Jean Marie Antoine Louis de Lanessan (13 July 1843 – 7 November 1919) was a French statesman and naturalist.
De Lanessan was born in Saint-André-de-Cubzac in the Gironde department of France and entered the French Navy in 1862, serving on the East African and Cochin-China stations in the medical department until the Franco-Prussian War, when he resigned and volunteered for the army medical service. He then completed his studies, taking his doctorate in 1872.
Elected to the Municipal Council of Paris in 1879, de Lanessan declared in favor of communal autonomy and joined with Henri Rochefort in demanding the erection of a monument to the Communards; but after his election to the Chamber of Deputies for the 5th arrondissement of Paris in 1881 he gradually veered from the extreme Radical party to the Republican Union, and identified himself with the cause of colonial expansion.

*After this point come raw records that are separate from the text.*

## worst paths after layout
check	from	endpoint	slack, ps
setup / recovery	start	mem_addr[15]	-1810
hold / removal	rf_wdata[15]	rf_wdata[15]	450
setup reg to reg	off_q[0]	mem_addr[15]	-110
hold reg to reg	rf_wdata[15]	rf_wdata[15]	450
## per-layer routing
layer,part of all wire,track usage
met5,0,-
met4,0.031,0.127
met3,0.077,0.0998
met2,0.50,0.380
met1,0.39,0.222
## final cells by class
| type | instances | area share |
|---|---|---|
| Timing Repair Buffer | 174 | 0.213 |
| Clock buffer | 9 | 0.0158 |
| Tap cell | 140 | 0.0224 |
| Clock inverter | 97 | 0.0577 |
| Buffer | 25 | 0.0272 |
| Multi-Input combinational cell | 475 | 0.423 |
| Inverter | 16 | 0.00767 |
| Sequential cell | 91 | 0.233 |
[config.mk]
export PLATFORM = sky130hd
export DESIGN_NAME = pio_input_conditioner
export DESIGN_NICKNAME = d
export VERILOG_FILES = /design/src/rtl/pio_input_pkg.sv /design/src/rtl/debounce_channel.sv /design/src/rtl/pio_input_conditioner.sv
export SDC_FILE = /design/constraint.sdc
export NUM_CORES = 2
export LEC_CHECK = 0
export ABC_AREA = 1
export CORE_MARGIN = 3
export CORE_UTILIZATION = 41
export DETAILED_ROUTE_END_ITERATION = 10
export SETUP_SLACK_MARGIN = 0.3
export SYNTH_ARGS = -nofsm -noshare
export SYNTH_HDL_FRONTEND = slang
export SYNTH_SLANG_ARGS = --single-unit
[constraint.sdc]
create_clock -name clk -period 25.3 [get_ports clk]
set_input_delay 5.06 -clock clk [delete_from_list [all_inputs] [get_ports clk]]
set_output_delay 5.06 -clock clk [all_outputs]
set_load 0.005 [all_outputs]
$ cat config.mk
export PLATFORM = sky130hd
export DESIGN_NAME = pc_sequencer_flat
export DESIGN_NICKNAME = d
export VERILOG_FILES = /design/src/rtl/pc_seq_if.sv /design/src/rtl/pc_sequencer.sv /design/src/flat_wrapper.sv
export SDC_FILE = /design/constraint.sdc
export NUM_CORES = 1
export LEC_CHECK = 0
export ABC_AREA = 1
export CORE_ASPECT_RATIO = 1.4
export CORE_MARGIN = 2
export CORE_UTILIZATION = 55
export DETAILED_ROUTE_END_ITERATION = 7
export PLACE_DENSITY_LB_ADDON = 0.2
export SLEW_MARGIN = 15
export SYNTH_ARGS = -nofsm -noshare
export SYNTH_HDL_FRONTEND = slang
export SYNTH_SLANG_ARGS = --single-unit
$ cat constraint.sdc
create_clock -name clk -period 3.9 [get_ports clk]
set_input_delay 0.78 -clock clk [delete_from_list [all_inputs] [get_ports clk]]
set_output_delay 0.78 -clock clk [all_outputs]
set_load 0.02 [all_outputs]
$ cat src/rtl/pc_seq_if.sv
// pc_seq_if: groups the fetch-stage control and status signals of the PC sequencer.
//   master modport: decode/control and fetch side. It drives the requests and reads the PC state.
//   slave  modport: pc_sequencer. It receives the requests and drives the PC state.
// Signals:
//   stall, fetch_ready, branch_req, branch_target, exc_req, eret_req   (master -> slave)
//   pc, pc_valid, epc, exc_bd, addr_err                                (slave -> master)
interface pc_seq_if #(
    parameter int WIDTH = 32
);
    logic             stall;
    logic             fetch_ready;
    logic             branch_req;
    logic [WIDTH-1:0] branch_target;
    logic             exc_req;
    logic             eret_req;
    logic [WIDTH-1:0] pc;
    logic             pc_valid;
    logic [WIDTH-1:0] epc;
    logic             exc_bd;
    logic             addr_err;

    modport master (
        output stall, fetch_ready, branch_req, branch_target, exc_req, eret_req,
        input  pc, pc_valid, epc, exc_bd, addr_err
    );

    modport slave (
        input  stall, fetch_ready, branch_req, branch_target, exc_req, eret_req,
        output pc, pc_valid, epc, exc_bd, addr_err
    );
endinterface

$ cat src/rtl/pc_sequencer.sv
// pc_sequencer: holds the fetch program counter for the MIPS fetch stage.
// Each cycle it selects the next PC from one of these sources:
//   - the sequential increment,
//   - a branch or jump redirect, with an optional delay slot,
//   - the exception vector, which also captures EPC and the branch-delay flag,
//   - an ERET return to EPC.
// Ports:
//   clk    clock. All state updates on the rising edge.
//   reset  synchronous, active-high reset.
//   bus    pc_seq_if.slave. It carries these signals:
//            inputs:  stall, fetch_ready, branch_req, branch_target, exc_req, eret_req
//            outputs: pc, pc_valid, epc, exc_bd, addr_err. All outputs are registered.
module pc_sequencer #(
    parameter int               WIDTH        = 32,
    parameter logic [WIDTH-1:0] RESET_VECTOR = 32'h00400020,
    parameter logic [WIDTH-1:0] EXC_VECTOR   = 32'h80000180,
    parameter int               INCR         = 4,
    parameter bit               DELAY_SLOT   = 1'b1
) (
    input  logic      clk,
    input  logic      reset,
    pc_seq_if.slave   bus
);
    localparam logic [WIDTH-1:0] INCR_W = WIDTH'(INCR);

    typedef enum logic {
        ST_SEQ,   // normal sequential fetch
        ST_SLOT   // redirect pending; pc addresses the delay slot
    } state_t;

    state_t           state_q, state_d;
    logic [WIDTH-1:0] pc_q, pc_d;
    logic [WIDTH-1:0] target_q, target_d;
    logic [WIDTH-1:0] epc_q, epc_d;
    logic             pc_valid_q, pc_valid_d;
    logic             exc_bd_q, exc_bd_d;
    logic             addr_err_q, addr_err_d;

    logic             adv;
    logic [WIDTH-1:0] aligned_target;
    logic             misaligned;

    always_comb begin
        adv            = pc_valid_q & bus.fetch_ready & ~bus.stall;
        aligned_target = {bus.branch_target[WIDTH-1:2], 2'b00};
        misaligned     = |bus.branch_target[1:0];

        pc_d       = pc_q;
        state_d    = state_q;
        target_d   = target_q;
        epc_d      = epc_q;
        exc_bd_d   = exc_bd_q;
        addr_err_d = 1'b0;
        // pc_valid becomes 1 on the first edge out of reset and stays 1.
        pc_valid_d = 1'b1;

        if (pc_valid_q && bus.exc_req) begin
            // An exception ignores stall and fetch_ready. In the delay slot,
            // EPC points back at the branch so the branch is re-executed after return.
            if (state_q == ST_SLOT) begin
                epc_d    = pc_q - INCR_W;
                exc_bd_d = 1'b1;
            end else begin
                epc_d    = pc_q;
                exc_bd_d = 1'b0;
            end
            pc_d     = EXC_VECTOR;
            state_d  = ST_SEQ;
            target_d = '0;
        end else if (adv) begin
            if (bus.eret_req) begin
                pc_d     = epc_q;
                state_d  = ST_SEQ;
                target_d = '0;
            end else if (state_q == ST_SLOT) begin
                // A branch request in the delay slot is ignored here.
                pc_d    = target_q;
                state_d = ST_SEQ;
            end else if (bus.branch_req) begin
                addr_err_d = misaligned;
                if (DELAY_SLOT) begin
                    pc_d     = pc_q + INCR_W;
                    target_d = aligned_target;
                    state_d  = ST_SLOT;
                end else begin
                    pc_d = aligned_target;
                end
            end else begin
                pc_d = pc_q + INCR_W;
            end
        end
    end

    always_ff @(posedge clk) begin
        if (reset) begin
            state_q    <= ST_SEQ;
            pc_q       <= RESET_VECTOR;
            target_q   <= '0;
            epc_q      <= '0;
            pc_valid_q <= 1'b0;
            exc_bd_q   <= 1'b0;
            addr_err_q <= 1'b0;
        end else begin
            state_q    <= state_d;
            pc_q       <= pc_d;
            target_q   <= target_d;
            epc_q      <= epc_d;
            pc_valid_q <= pc_valid_d;
            exc_bd_q   <= exc_bd_d;
            addr_err_q <= addr_err_d;
        end
    end

    assign bus.pc       = pc_q;
    assign bus.pc_valid = pc_valid_q;
    assign bus.epc      = epc_q;
    assign bus.exc_bd   = exc_bd_q;
    assign bus.addr_err = addr_err_q;
endmodule

$ cat src/flat_wrapper.sv
// flat-port wrapper written by rule: the top's interface ports become plain ports
module pc_sequencer_flat 
#(
    parameter int               WIDTH        = 32,
    parameter logic [WIDTH-1:0] RESET_VECTOR = 32'h00400020,
    parameter logic [WIDTH-1:0] EXC_VECTOR   = 32'h80000180,
    parameter int               INCR         = 4,
    parameter bit               DELAY_SLOT   = 1'b1
)
  (clk, reset, bus_stall, bus_fetch_ready, bus_branch_req, bus_branch_target, bus_exc_req, bus_eret_req, bus_pc, bus_pc_valid, bus_epc, bus_exc_bd, bus_addr_err);
  pc_seq_if #(.WIDTH(WIDTH)) bus_i ();
  input  logic clk;
  input  logic reset;
  input wire logic [$bits(bus_i.stall)-1:0] bus_stall;
  input wire logic [$bits(bus_i.fetch_ready)-1:0] bus_fetch_ready;
  input wire logic [$bits(bus_i.branch_req)-1:0] bus_branch_req;
  input wire logic [$bits(bus_i.branch_target)-1:0] bus_branch_target;
  input wire logic [$bits(bus_i.exc_req)-1:0] bus_exc_req;
  input wire logic [$bits(bus_i.eret_req)-1:0] bus_eret_req;
  output wire logic [$bits(bus_i.pc)-1:0] bus_pc;
  output wire logic [$bits(bus_i.pc_valid)-1:0] bus_pc_valid;
  output wire logic [$bits(bus_i.epc)-1:0] bus_epc;
  output wire logic [$bits(bus_i.exc_bd)-1:0] bus_exc_bd;
  output wire logic [$bits(bus_i.addr_err)-1:0] bus_addr_err;
  assign bus_i.stall = bus_stall;
  assign bus_i.fetch_ready = bus_fetch_ready;
  assign bus_i.branch_req = bus_branch_req;
  assign bus_i.branch_target = bus_branch_target;
  assign bus_i.exc_req = bus_exc_req;
  assign bus_i.eret_req = bus_eret_req;
  assign bus_pc = bus_i.pc;
  assign bus_pc_valid = bus_i.pc_valid;
  assign bus_epc = bus_i.epc;
  assign bus_exc_bd = bus_i.exc_bd;
  assign bus_addr_err = bus_i.addr_err;
  pc_sequencer #(.WIDTH(WIDTH), .RESET_VECTOR(RESET_VECTOR), .EXC_VECTOR(EXC_VECTOR), .INCR(INCR), .DELAY_SLOT(DELAY_SLOT)) u_core (.clk(clk), .reset(reset), .bus(bus_i));
endmodule
# After elaboration in Yosys (flattened, before gate mapping)

Index checks and enable logic that the tools add are counted.

Bitwise logic cells: 5
Mux-type cells: 13
Reductions and logical operators: 7
Add/sub/neg operators: 2
Equal/unequal tests: 1

Operator list:

| kind                                                                 | number |
|---|---|
| 32-bit two-way mux                                                   | 8 |
| 32-bit by 3-bit adder with 32-bit output, second input constant      | 1 |
| 32-bit by 3-bit subtractor with 32-bit output, second input constant | 1 |
| 6-bit OR reduction                                                   | 1 |
| 1-bit two-way mux                                                    | 5 |
| 2-bit nonzero test                                                   | 2 |
| 2-bit OR reduction                                                   | 2 |
| 1-bit NOT                                                            | 3 |
| 3-bit AND reduction                                                  | 1 |
| 1-bit bitwise AND                                                    | 2 |
| 2-bit inequality test, second input constant                         | 1 |
| 1-bit logical AND                                                    | 1 |

Register bits: 100
Word-level logic and storage cells: 36
Input port bits: 39
Output and inout bits: 67

# Depth between registers and ports, before layout

Gate-level depths: netlist of the first run.

Word-level depth: 5
Gate-level depth with buffers: 13
Mapped depth without buffers: 12

# Worst setup path after synthesis of the first run

OpenSTA, ideal clock, no wires.

Kind: input to register
From: in bus_fetch_ready
To: reg u_core.target_q[10]
Required time: 3.808 ns
Slack: 2.142 ns
Library setup time: 0.092 ns
Stages: 7
Data arrival time: 1.666 ns
Path buffers: 1
Path through: nand2_1 > nor2_4 > inv_2 > nor2_2 > nand4_1 > clkbuf_1 > o32ai_1

Word-level cells in the longest chain between the ends: 3

RTL lines:

| item                            | RTL line            | RTL |
|---|---|---|
| start, declared                 | flat_wrapper.sv:15  | `input wire logic [$bits(bus_i.fetch_ready)-1:0] bus_fetch_ready;` |
| 1-bit bitwise AND (2 in series) | pc_sequencer.sv:44  | `adv = pc_valid_q & bus.fetch_ready & ~bus.stall;` |
| 3-bit AND reduction (no line)   | --                  |  |
| end signal, assigned            | pc_sequencer.sv:106 | `target_q <= target_d;` |
| end, declared                   | pc_sequencer.sv:33  | `logic [WIDTH-1:0] target_q, target_d;` |

Every way passes these cells.
A chain may end at the register's enable or synchronous reset.

# Worst setup path after layout of the first run

From: in bus_exc_req
To: reg u_core.target_q[10]

Word-level cells in the longest chain between the ends: 2

RTL lines:

| item                         | RTL line           | RTL |
|---|---|---|
| start, declared              | flat_wrapper.sv:18 | `input wire logic [$bits(bus_i.exc_req)-1:0] bus_exc_req;` |
| 1-bit logical AND            | pc_sequencer.sv:57 | `if (pc_valid_q && bus.exc_req) begin` |
| 2-bit OR reduction (no line) | --                 |  |

Every way passes these cells.

==> qor.csv, run 1 <==
metric;value;unit
outcome;finished clean;
most common cell in the synthesized netlist;nand2_1;
post-cts hold buffer count;0;
top_reg_cell synth;dfxtp_1;
worst min path class;reg -> reg;
effective utilization at floorplan;0.563;
Syn Nets;880;
largest net degree at the start of global routing;40;
CTS root buffer;clkbuf_16;
Peak VDD IR;0.000328;V
Worst Path Arrival;2.99;ns
post-synthesis xor/xnor area fraction;0.0363;
die area;10900;um^2
Critical Path Sink Type;flip-flop;
Tmin final;2.74;ns
Worst-path clk slew;0.07;ns
top-area cell type share of the netlist area;0.354;
Post-synth EDFFs;0;
WL/cell;18.8;um
flops & latches, synth;98;
CTS Buf Count;9;
Seq/Total Area, Yosys;0.354;
die span in x;88.9;um
crit-path max FO;31;
wire length of the first global-routing pass;30.9;mm
# nets final;959;
largest family of logic cells by synthesized area;simple AND/OR/NAND/NOR gates;
CP Capture Point;u_core.target_q[10];
worst setup margin;1.16;ns
Synth top cells by count;nand2_1, inv_1, dfxtp_1;
post-synthesis simple-gate area fraction;0.270;
GRT overflow;0;
H-tree lvl count;3;
final setup fails;0;
postcts setup bufs;0;
CTS Sinks;98;
post-synth cell types;38;
detailed-placement wirelength estimate;14.6;mm
Pre-Repair DR Iteration Count;6;
via count of the first global-routing pass;5971;
Max-Cap Viols;0;
Setup TNS;0;ns
Hold Path Origin;u_core.bus.exc_bd;
post-synthesis mux area share;0;
hold depth;2;
antenna cells;0;
# rows;43;
Slew HR;0.329;
Synth Area in Compound Gates;0.221;
Die Ht;123;um
WHS;0.483;ns
antenna-violating nets left;0;
TritonCTS clock tree;yes;
Worst Reg2Reg Path Length in Cells;8;
crit path from;bus_exc_req;
# DRC;0;
port bufs;105;
CTS resizes;0;
core box area;9850;um^2
initial antenna violation count;0;
synth warn;0;
post-synthesis adder-cell area fraction;0.00451;
Mapped Cells;839;
clock skew;0.00690;ns
Post-synth ARST share;0;
crit start category;input port;
clk_lat worst skew;0.35;ns
ratio of cells with drive above 1 in the final layout;0.0553;
Worst Tran Pin Value;1.00;ns
Final Cycle Share;0.703;
dpl ws;0.811;ns
leakage power;2.74;nW
RePlAce Congestion;0.987;
num ports;106;
Crit Reg-Reg Startpoint;u_core.bus.pc[2];
RSZ-0062 raised after global routing;no;
Netlist Area Pre-Place;5550;um^2
Crit Reg-Reg Endpoint;u_core.bus.pc[16];
Max Fclk;365;MHz
via count of the routed design;6365;
Detailed Route WL;19.9;mm
Total GRT Usage;0.371;
Fin. Hold Viols;0;
Final Slew Violations;0;
initial drt markers;569;
P per Cell Area;340;nW/um^2
Worst Path Class, Setup;in -> reg;
buffer depth of the longest clock path;2;
Layout Area Growth over Synthesis;25.1;%
DR vias/cell;6.02;
ranking of synthesized cells by area;dfxtp_1, nand2_1, a21oi_1;
flop-to-flop setup slack;1.61;ns
Yosys top cell by area;dfxtp_1;
Avg Inst Size Synth;6.61;um^2
Req. time, crit path;4.15;ns
[critical path, cell delays in order]
cell,delay [ns]
clkdlybuf4s50_1,0.44
nand2_1,0.17
inv_1,0.11
nor2_4,0.42
inv_1,0.59
o32ai_1,0.47
[cells by family after synthesis]
group,Yosys count
AND/OR/NAND/NOR,345
AO/OA/AOI/OAI,212
buffers and inverters,159
flip-flops,98
XOR/XNOR,23
adder cells (fa/ha/maj),2
[state kept, by name, indices dropped and copies added (netlist names)]
| name | count |
|---|---|
| u_core.bus.pc_valid | 1 |
| u_core.bus.addr_err | 1 |
| u_core.target_q | 30 |
| u_core.bus.exc_bd | 1 |
| u_core.bus.pc | 32 |
| u_core.bus.epc | 32 |
| u_core.state_q | 1 |
[power by group]
part / total [mW] / switching [mW] / internal [mW]
clock network: 0.944 / 0.434 / 0.510
registers: 1.07 / 0.0452 / 1.03
logic: 0.344 / 0.208 / 0.136
[how the worst min path moves through the flow]
| stage | endpoint | slack, ns |
|---|---|---|
| 2_1_floorplan | u_core.target_q[2] | 0.46 |
| 3_3_place_gp | u_core.bus.exc_bd | 0.46 |
| 3_5_place_dp | u_core.bus.exc_bd | 0.47 |
| 4_1_cts | u_core.bus.exc_bd | 0.48 |
| 5_1_grt | u_core.bus.epc[24] | 0.51 |
| 6_report | u_core.bus.exc_bd | 0.48 |
[cells in the final DEF, fill, tap and decap left out, types with 2 or more instances in the layout]
master,count
nand2_1,173
inv_1,108
clkdlybuf4s50_1,105
dfxtp_1,98
a21oi_1,88
nor2_1,82
o21ai_0,67
nand3_1,46
xor2_1,23
o32ai_1,22
nor2_2,13
nor3_1,10
o22ai_1,10
buf_4,10
nand4_1,9
clkbuf_16,9
o211ai_1,7
a22oi_1,6
nor2_4,4
o221ai_1,4
nand3_2,3
inv_2,2
clkinv_1,2
a31oi_1,2
nor4_1,2
ha_1,2
[through the flow]
| step | power [mW] | area [um^2] | util | std cells |
|---|---|---|---|---|
| floorplan | 1.28 | 5550 | - | 839 |
| global placement | 1.42 | 6630 | 0.673 | 1042 |
| CTS | 2.35 | 6940 | 0.705 | 1058 |
| finish | 2.36 | 6940 | 0.705 | 1058 |
| global route | 2.43 | 6940 | 0.705 | 1058 |
| detailed placement | 1.43 | 6630 | 0.673 | 1042 |
[layout make-up]
class                           instances  area, um^2
Multi-Input combinational cell        582        2950
Clock buffer                            9         225
Tap cell                              135         169
Sequential cell                        98        1960
Clock inverter                          7        87.6
Timing Repair Buffer                  115        1130
Inverter                              112         420
Fill cell                             851        2910
[layer usage]
layer | global-route usage | share of wire | vias up
li1 | - | - | 2933
met1 | 0.462 | 0.38 | 2970
met2 | 0.611 | 0.49 | 385
met3 | 0.0619 | 0.080 | 77
met4 | 0.186 | 0.046 | 0
met5 | 0 | 0 | -
(Power assumes the default switching activity.)
==> run 2: changes to the inputs <==
--- a/config.mk
+++ b/config.mk
@@ -8,7 +8,7 @@
 export ABC_AREA = 1
 export CORE_ASPECT_RATIO = 1.4
 export CORE_MARGIN = 2
-export CORE_UTILIZATION = 55
+export CORE_UTILIZATION = 53
 export DETAILED_ROUTE_END_ITERATION = 7
 export PLACE_DENSITY_LB_ADDON = 0.2
 export SLEW_MARGIN = 15
==> constraint.sdc (replaced) <==
create_clock -name clk -period 2.6 [get_ports clk]
set_input_delay 0.52 -clock clk [delete_from_list [all_inputs] [get_ports clk]]
set_output_delay 0.52 -clock clk [all_outputs]
set_load 0.02 [all_outputs]
==> qor.csv, run 2 (synthesis gave the netlist of run 1 again) <==
metric;value;unit;change
outcome;finished clean;;unchanged
postcts setup bufs;0;;unchanged
DR vias/cell;5.86;;was 6.02
Setup TNS;0;ns;unchanged
TritonCTS clock tree;yes;;unchanged
Cells after DPL;1052;;was 1042
RePlAce Congestion;0.983;;was 0.987
Total GRT Usage;0.357;;was 0.371
die span in x;90.5;um;was 88.9 um
Peak VDD IR;0.000336;V;was 0.000328 V
Hold Path Origin;u_core.bus.exc_bd;;unchanged
Final Cycle Share;0.837;;
RSZ-0062 raised after global routing;no;;unchanged
effective utilization at floorplan;0.539;;was 0.563
Worst Path Class, Setup;reg -> out;;was in -> reg
CTS root buffer;clkbuf_16;;unchanged
via count of the routed design;6257;;was 6365
Tmin final;2.18;ns;
Critical Path Sink Type;output port;;was flip-flop
final setup fails;0;;unchanged
largest net degree at the start of global routing;38;;was 40
critical-path cell with the highest stage delay;clkdlybuf4s50_1;;was inv_1
commonest cells after routing, fill and taps aside;nand2_1, inv_1, clkdlybuf4s50_1;;unchanged
via count of the first global-routing pass;6097;;was 5971
Pwr Total;3.48;mW;was 2.36 mW
clk_lat worst skew;0.35;ns;about the same
Final Non-Filler Cells;1068;;was 1058
# nets final;966;;was 959
dpl ws;0.184;ns;was 0.811 ns
CTS Buf Count;9;;unchanged
Worst-path clk slew;0.07;ns;about the same
antenna-violating nets left;0;;unchanged
Worst Path Arrival;1.66;ns;was 2.99 ns
Die Ht;125;um;was 123 um
crit-path leading delay family;buffers and inverters;;unchanged
clock skew;0.00626;ns;was 0.00690 ns
initial antenna violation count;0;;unchanged
CTS resizes;0;;unchanged
Req. time, crit path;2.08;ns;was 4.15 ns
worst-path cell chain;clkdlybuf4s50_1;;was clkdlybuf4s50_1 > nand2_1 > inv_1 > nor2_4 > inv_1 > o32ai_1
WL/cell;18.8;um;about the same
wire length of the first global-routing pass;32.0;mm;was 30.9 mm
CTS Sinks;98;;unchanged
most common cell after layout, fill and taps aside;nand2_1;;unchanged
Worst Tran Pin Value;0.989;ns;was 1.00 ns
peak per-stage delay on the critical path;0.70;ns;was 0.59 ns
WP buf/inv;1;;was 3
crit-path max FO;10;;was 31
detailed-placement wirelength estimate;15.3;mm;was 14.6 mm
ratio of cells with drive above 1 in the final layout;0.0624;;was 0.0553
P per Cell Area;498;nW/um^2;was 340 nW/um^2
Final Slew Violations;0;;unchanged
crit start category;flip-flop;;was input port
core box area;10300;um^2;was 9850 um^2
Max-Cap Viols;0;;unchanged
die area;11300;um^2;was 10900 um^2
Detailed Route WL;20.1;mm;was 19.9 mm
num ports;106;;unchanged
Slew HR;0.340;;was 0.329
Fin. Hold Viols;0;;unchanged
Storage cell area;1960;um^2;unchanged
# rows;44;;was 43
worst min path class;reg -> reg;;unchanged
Pre-Repair DR Iteration Count;5;;was 6
antenna cells;0;;unchanged
multi-input logic area;2950;um^2;unchanged
initial drt markers;591;;was 569
Layout Area Growth over Synthesis;26.0;%;was 25.1%
crit path from;u_core.bus.pc[19];;was bus_exc_req
port bufs;105;;unchanged
worst setup margin;0.425;ns;was 1.16 ns
# DRC;0;;unchanged
buffer depth of the longest clock path;2;;unchanged
leakage power;2.77;nW;was 2.74 nW
flop-to-flop setup slack;0.43;ns;was 1.61 ns
H-tree lvl count;3;;unchanged
GRT overflow;0;;unchanged
Max Fclk;460;MHz;
Crit Reg-Reg Startpoint;u_core.bus.pc[3];;was u_core.bus.pc[2]
post-cts hold buffer count;0;;unchanged
FILL cells;950;;was 851
-- run 2: area by class of cell --
class,instances,area share
clock inverters,6,0.00788
clock buffers,10,0.0342
well taps,138,0.0247
inverters,112,0.0602
multi-input cells,582,0.422
flip-flops and latches,98,0.281
repair buffers,122,0.170
-- run 2: tightest hold or removal path, stage by stage, from the launching register on --
cell,delay (ns)
dfxtp_1,0.34
nand2_1,0.05
o21ai_0,0.06
-- run 2: power breakdown --
part | switching, mW | internal [mW]
registers | 0.0650 | 1.54
clock network | 0.651 | 0.695
logic | 0.317 | 0.211
-- run 2: path summary, 6_finish.rpt --
check | endpoint | cells after the start
worst max-delay path | bus_pc[19] | 1
worst min-delay path | u_core.bus.exc_bd | 2
worst max register to register | u_core.bus.pc[22] | 11
worst min register to register | u_core.bus.exc_bd | 2
-- run 2: metal layers --
layer  global-route usage  share of wire  vias up
met5                    0              0        -
li1                     -              -     2937
met4                0.227          0.061        0
met1                0.442           0.39     2890
met3               0.0512          0.078       73
met2                0.579           0.48      357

A government mission to the French colonies in 1886-1887, in connection with the approaching Paris exhibition, gave him the opportunity of studying colonial questions, on which, after his return, he published three works: La Tunisie (Paris, 1887); L'Expansion coloniale de la France (ib., 1888), L'Indo-Chine francaise (ib., 1889). In 1891 he was made civil and military governor of French Indochina, where his administration, which led to open rupture with Admiral Fournier, was severely criticized. Nevertheless, he consolidated French influence in Annam and Cambodia, and secured a large accession of territory on the Mekong River from the kingdom of Siam. He was recalled in 1894, and published an apology for his administration (La Colonisation francaise en Indo-Chine) in the following year.